This design comes from an exercise in tuning for small area on the open sky130 flow, not from production work.
RTL that was checked went through simulation tests only; none was proved equivalent to the original.
The RTL of runs 1 and 2 was laid out without a check of its function.
The clock port is modelled as an ideal driver; clocking choices that lean on that would not hold on a real chip.
Power is estimated from default activity; no workload was simulated.

[flow/flow/synth_area.tcl]
# The standard synthesis (synth_recipe.tcl), with the final technology
# mapping done by an area-oriented ABC script (flow/area.abc) instead of
# ORFS's delay-oriented one. Registers are not touched by ABC.
proc synth {args} { yosys synth -nofsm -noshare {*}$args }
proc abc {args} {
  set i [lsearch -exact $args -script]
  if { $i >= 0 } {
    set args [lreplace $args [expr {$i + 1}] [expr {$i + 1}] $::env(AREA_ABC_SCRIPT)]
  }
  yosys abc {*}$args
}
source $::env(SCRIPTS_DIR)/synth.tcl
# left out here: clear keep_hierarchy, flatten, clean up, hide names made inside functions, write 1_2_yosys.v
[flow/constraint.sdc]
create_clock -name core_clock -period 5.0 [get_ports {clk}]
set_input_delay 1.0000 -clock core_clock [delete_from_list [all_inputs] [get_ports {clk}]]
set_output_delay 1.0000 -clock core_clock [all_outputs]
set_load 0.01 [all_outputs]
[flow/config.mk]
export PLATFORM = sky130hd
export DESIGN_NAME = dx_spi_core
export DESIGN_NICKNAME = dx_spi_core
export VERILOG_FILES = /design/flow/design.v
export SDC_FILE = /design/flow/constraint.sdc
export NUM_CORES = 4
export LEC_CHECK = 0
export CAP_MARGIN = 20
export CORE_MARGIN = 2
export CORE_UTILIZATION = 40
export SLEW_MARGIN = 20
[flow/flow/area.abc]
strash
dch
amap
strash
dch -f
amap
strash
dch -f
amap
strash
dch -f
amap
topo
[flow/flow/clk_resize.tcl]
# POST_CTS hook: the clock tree is built with clkbuf_8; buffers that drive
# few pins (all but the root) are then swapped to clkbuf_4 (same footprint origin, narrower, so
# the placement stays legal).
set small_fanout $::env(CLK_SMALL_FANOUT)
set block [ord::get_db_block]
foreach inst [$block getInsts] {
  if { [[$inst getMaster] getName] ne "sky130_fd_sc_hd__clkbuf_8" } { continue }
  set fo 0
  set root 0
  foreach it [$inst getITerms] {
    if { [$it getNet] eq "NULL" } { continue }
    if { [$it isOutputSignal] } {
      set fo [expr {[llength [[$it getNet] getITerms]] - 1}]
    } elseif { [$it isInputSignal] && [llength [[$it getNet] getBTerms]] > 0 } {
      # driven straight from the clock port: the root buffer, left as it is
      set root 1
    }
  }
  if { $root } { continue }
  if { $fo <= $small_fanout } {
    puts "clk_resize: [$inst getName] fanout $fo -> clkbuf_4"
    replace_cell [$inst getName] sky130_fd_sc_hd__clkbuf_4
  }
}
[flow/standard.sh]
#!/bin/bash
# synth_recipe.tcl (not shown) runs the flow's synth.tcl, then flattens the netlist and writes it again
# the make line also repeats each setting of config.mk as NAME=value (left out here)
make -C /OpenROAD-flow-scripts/flow DESIGN_CONFIG=/design/flow/config.mk WORK_HOME=/design/flow/orfs CLKGATE_MAP_FILE= SYNTH_SCRIPT=/design/flow/synth_recipe.tcl "${@:-finish}"
[flow/flow/run.sh]
#!/bin/bash
# The standard layout (standard.sh) with these changes:
#  - synthesis maps the logic with an area-oriented ABC script (synth_area.tcl),
#  - the port buffers are the smallest buffer cell (buf_1),
#  - the clock tree uses clkbuf_8 and no dummy loads; after CTS, clock
#    buffers driving at most CLK_SMALL_FANOUT pins become clkbuf_4.
set -euo pipefail
here=$(pwd)
export AREA_ABC_SCRIPT="$here/flow/area.abc"
export BUFFER_PORTS_ARGS="-buffer_cell sky130_fd_sc_hd__buf_1"
export CTS_ARGS="-sink_clustering_enable -repair_clock_nets -dont_use_dummy_load -buf_list sky130_fd_sc_hd__clkbuf_8"
export POST_CTS_TCL="$here/flow/clk_resize.tcl"
export CLK_SMALL_FANOUT=10
sed "s#SYNTH_SCRIPT=[^ ]*#SYNTH_SCRIPT=$here/flow/synth_area.tcl#" standard.sh > standard_area.sh
grep -q "SYNTH_SCRIPT=$here/flow/synth_area.tcl" standard_area.sh
bash standard_area.sh > standard.log 2>&1
[flow/design.v]
`timescale 1ns / 100ps
module dx_spi_core
#(
	parameter DATA_WIDTH = 32,
	parameter DATA_COUNT_WIDTH = 8,
	parameter SCLK_COUNT_WIDTH = 16
)
(
	input wire clk,
	input wire rst,
	input wire [DATA_COUNT_WIDTH-1:0] spi_width_i,
	input wire cpol_i,
	input wire cpha_i,
	input wire [SCLK_COUNT_WIDTH-1:0] sclk_div_i,
	input wire mosi_stb,
	input wire [DATA_WIDTH-1:0] mosi_data_i,
	output wire miso_stb,
	output wire [DATA_WIDTH-1:0] miso_data_o,
	output wire ready_o,
	output reg [2:0] state_o,
	output wire [DATA_COUNT_WIDTH-1:0] data_count_o,
	output reg wr_edge,
	output reg rd_edge,
	output reg sclk,
	output reg mosi,
	input wire miso,
	output wire csn
);
localparam ST_IDLE   = 3'd0;
localparam ST_CONFIG = 3'd1;
localparam ST_PRE    = 3'd2;
localparam ST_EDGE_A = 3'd3;
localparam ST_EDGE_B = 3'd4;
localparam ST_POST   = 3'd5;
reg [2:0] state;
reg [4:0] spi_width;      
reg cpol;
reg cpha;
reg [15:0] sclk_div;
reg [15:0] sclk_count;
reg [5:0] data_count;
reg [31:0] sr;
wire st_idle = (state == ST_IDLE);
wire st_cfg  = (state == ST_CONFIG);
wire st_pre  = (state == ST_PRE);
wire st_a    = (state == ST_EDGE_A);
wire st_b    = (state == ST_EDGE_B);
wire st_post = (state == ST_POST);
wire accept  = st_idle & mosi_stb;
reg cnt_begin;            
wire cnt_done  = (sclk_count == sclk_div);
wire wr_ev = cnt_begin & (cpha ? st_a : (st_pre | st_b));
wire rd_ev = cnt_begin & (cpha ? (st_b | st_post) : st_a);
wire end_ev = cnt_begin & st_post & ~cpha;
wire [4:0] w_in = spi_width_i[4:0];
wire [31:0] keep;
genvar gi;
generate
	for (gi = 0; gi < 32; gi = gi + 1) begin : g_keep
		if (gi == 31)
			assign keep[gi] = ~rst;
		else
			assign keep[gi] = ~rst & ((w_in == 5'd0) | ({1'b0, w_in} >= 6'd32 - gi));
	end
endgenerate
always @(posedge clk) begin
	if (st_idle | cnt_done)
		sclk_count <= 16'd0;
	else
		sclk_count <= sclk_count + 1'b1;
	cnt_begin <= st_idle | cnt_done;
end
always @(posedge clk) begin
	if (rst) begin
		state <= ST_IDLE;
	end else begin
		case (state)
		ST_IDLE:   if (mosi_stb) state <= ST_CONFIG;
		ST_CONFIG: if (cnt_done) state <= ST_PRE;
		ST_PRE:    if (cnt_done) state <= ST_EDGE_A;
		ST_EDGE_A: if (cnt_done) state <= (data_count[4:0] == spi_width) ? ST_POST : ST_EDGE_B;
		ST_EDGE_B: if (cnt_done) state <= ST_EDGE_A;
		ST_POST:   if (cnt_done) state <= ST_IDLE;
		default:   state <= ST_IDLE;
		endcase
	end
end
always @(posedge clk) begin
	if (rst)
		cpol <= 1'b0;
	else if (accept)
		cpol <= cpol_i;
end
always @(posedge clk) begin
	if (accept) begin
		spi_width <= spi_width_i[4:0];
		cpha      <= cpha_i;
		sclk_div  <= sclk_div_i;
	end
end
wire sr_load  = rst | accept;
wire sr_shift = ~sr_load & rd_ev;
wire sr_hold  = ~sr_load & ~rd_ev;
always @(posedge clk) begin
	sr <= (mosi_data_i & keep & {32{accept}})
	    | ({sr[30:0], miso} & {32{sr_shift}})
	    | (sr & {32{sr_hold}});
end
always @(posedge clk) begin
	sclk <= cpol ^ st_a;
end
always @(posedge clk) begin
	if (st_idle | end_ev)
		mosi <= 1'b0;
	else if (wr_ev)
		mosi <= sr[31];
end
always @(posedge clk) begin
	if (st_idle | end_ev)
		data_count <= 6'd0;
	else if (wr_ev)
		data_count <= data_count + 1'b1;
end
always @(posedge clk) begin
	if (st_idle) begin
		wr_edge <= 1'b0;
		rd_edge <= 1'b0;
	end else if (wr_ev) begin
		wr_edge <= 1'b1;
		rd_edge <= 1'b0;
	end else if (rd_ev) begin
		wr_edge <= 1'b0;
		rd_edge <= 1'b1;
	end else if (end_ev) begin
		rd_edge <= 1'b0;
	end
end
always @(posedge clk) begin
	state_o <= state;
end
assign miso_stb = st_idle & (state_o == ST_POST);
assign ready_o = st_idle & ~miso_stb;
assign csn = ready_o | st_cfg | (st_pre & cnt_begin);
assign miso_data_o = sr;
assign data_count_o = {2'b00, data_count};
endmodule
· · · · ·
Exercise aim → In the records above, find each line holding "left" and copy it.

The answer →
# left out here: clear keep_hierarchy, flatten, clean up, hide names made inside functions, write 1_2_yosys.v
      # driven straight from the clock port: the root buffer, left as it is
# the make line also repeats each setting of config.mk as NAME=value (left out here)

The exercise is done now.